$ cat src/rtl/spi_sck_pkg.sv
package spi_sck_pkg;

    typedef enum logic {
        MODE_SLAVE  = 1'b0,
        MODE_MASTER = 1'b1
    } sck_mode_e;

    typedef struct packed {
        logic valid;
        logic level;
    } sck_edge_t;

    function automatic int unsigned sat_shift(input logic [3:0] code,
                                              input int unsigned max_log);
        int unsigned c;
        c = 32'(code);
        return (c > max_log) ? max_log : c;
    endfunction

endpackage

$ cat src/rtl/spi_sck_prescaler.sv
module spi_sck_prescaler
    import spi_sck_pkg::*;
#(
    parameter int MAX_LOG = 9
) (
    input  logic       clk,
    input  logic       rst,
    input  logic       clr,
    input  logic [3:0] code,
    output logic       tick
);
    localparam int CNT_W = MAX_LOG + 1;

    logic [CNT_W-1:0] cnt_q;
    logic [CNT_W-1:0] half_m1;

    always_comb begin
        half_m1 = CNT_W'((64'd1 << sat_shift(code, MAX_LOG)) - 64'd1);
        tick    = !clr && (cnt_q >= half_m1);
    end

    always_ff @(posedge clk) begin
        if (rst || clr || tick) cnt_q <= '0;
        else                    cnt_q <= cnt_q + 1'b1;
    end


    tick_gap_chk: assert property (@(posedge clk) disable iff (rst)
        (tick && half_m1 != '0) |=> !tick);

endmodule
[config.mk]
export PLATFORM = sky130hd
export DESIGN_NAME = guard_timer
export DESIGN_NICKNAME = d
export VERILOG_FILES = /design/src/rtl/guard_timer_pkg.sv /design/src/rtl/guard_timer_presc.sv /design/src/rtl/guard_timer_stretch.sv /design/src/rtl/guard_timer.sv
export SDC_FILE = /design/constraint.sdc
export NUM_CORES = 1
export LEC_CHECK = 0
export BUFFER_PORTS_ARGS = -buffer_cell sky130_fd_sc_hd__buf_2
export CAP_MARGIN = 20
export CORE_MARGIN = 5
export CORE_UTILIZATION = 52
export DETAILED_ROUTE_END_ITERATION = 8
export GPL_TIMING_DRIVEN = 0
export PLACE_DENSITY = 0.82
export SLEW_MARGIN = 0
export SYNTH_ARGS = -nofsm -noshare
export SYNTH_HDL_FRONTEND = slang
export SYNTH_SLANG_ARGS = --single-unit
[constraint.sdc]
create_clock -name clk -period 2 [get_ports clk]
set_clock_uncertainty 0.1 [all_clocks]
set_input_delay 0.2 -clock clk [delete_from_list [all_inputs] [get_ports clk]]
set_output_delay 0.2 -clock clk [all_outputs]
set_load 0.01 [all_outputs]
[src/rtl/guard_timer_pkg.sv]
package guard_timer_pkg;

    typedef enum logic [1:0] {
        REG_CTRL  = 2'd0,
        REG_COUNT = 2'd1,
        REG_SRC   = 2'd2,
        REG_NONE  = 2'd3
    } reg_sel_e;

    // control register bit positions
    localparam int CTL_WREN = 0;
    localparam int CTL_LOCK = 1;
    localparam int CTL_RUN  = 2;

endpackage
::::::::::
**Action item:** Reproduce every entry above. Make each line identical to the original.

**Answer below:**
$ cat src/rtl/spi_sck_pkg.sv
package spi_sck_pkg;

    typedef enum logic {
        MODE_SLAVE  = 1'b0,
        MODE_MASTER = 1'b1
    } sck_mode_e;

    typedef struct packed {
        logic valid;
        logic level;
    } sck_edge_t;

    function automatic int unsigned sat_shift(input logic [3:0] code,
                                              input int unsigned max_log);
        int unsigned c;
        c = 32'(code);
        return (c > max_log) ? max_log : c;
    endfunction

endpackage

$ cat src/rtl/spi_sck_prescaler.sv
module spi_sck_prescaler
    import spi_sck_pkg::*;
#(
    parameter int MAX_LOG = 9
) (
    input  logic       clk,
    input  logic       rst,
    input  logic       clr,
    input  logic [3:0] code,
    output logic       tick
);
    localparam int CNT_W = MAX_LOG + 1;

    logic [CNT_W-1:0] cnt_q;
    logic [CNT_W-1:0] half_m1;

    always_comb begin
        half_m1 = CNT_W'((64'd1 << sat_shift(code, MAX_LOG)) - 64'd1);
        tick    = !clr && (cnt_q >= half_m1);
    end

    always_ff @(posedge clk) begin
        if (rst || clr || tick) cnt_q <= '0;
        else                    cnt_q <= cnt_q + 1'b1;
    end


    tick_gap_chk: assert property (@(posedge clk) disable iff (rst)
        (tick && half_m1 != '0) |=> !tick);

endmodule
[config.mk]
export PLATFORM = sky130hd
export DESIGN_NAME = guard_timer
export DESIGN_NICKNAME = d
export VERILOG_FILES = /design/src/rtl/guard_timer_pkg.sv /design/src/rtl/guard_timer_presc.sv /design/src/rtl/guard_timer_stretch.sv /design/src/rtl/guard_timer.sv
export SDC_FILE = /design/constraint.sdc
export NUM_CORES = 1
export LEC_CHECK = 0
export BUFFER_PORTS_ARGS = -buffer_cell sky130_fd_sc_hd__buf_2
export CAP_MARGIN = 20
export CORE_MARGIN = 5
export CORE_UTILIZATION = 52
export DETAILED_ROUTE_END_ITERATION = 8
export GPL_TIMING_DRIVEN = 0
export PLACE_DENSITY = 0.82
export SLEW_MARGIN = 0
export SYNTH_ARGS = -nofsm -noshare
export SYNTH_HDL_FRONTEND = slang
export SYNTH_SLANG_ARGS = --single-unit
[constraint.sdc]
create_clock -name clk -period 2 [get_ports clk]
set_clock_uncertainty 0.1 [all_clocks]
set_input_delay 0.2 -clock clk [delete_from_list [all_inputs] [get_ports clk]]
set_output_delay 0.2 -clock clk [all_outputs]
set_load 0.01 [all_outputs]
[src/rtl/guard_timer_pkg.sv]
package guard_timer_pkg;

    typedef enum logic [1:0] {
        REG_CTRL  = 2'd0,
        REG_COUNT = 2'd1,
        REG_SRC   = 2'd2,
        REG_NONE  = 2'd3
    } reg_sel_e;

    // control register bit positions
    localparam int CTL_WREN = 0;
    localparam int CTL_LOCK = 1;
    localparam int CTL_RUN  = 2;

endpackage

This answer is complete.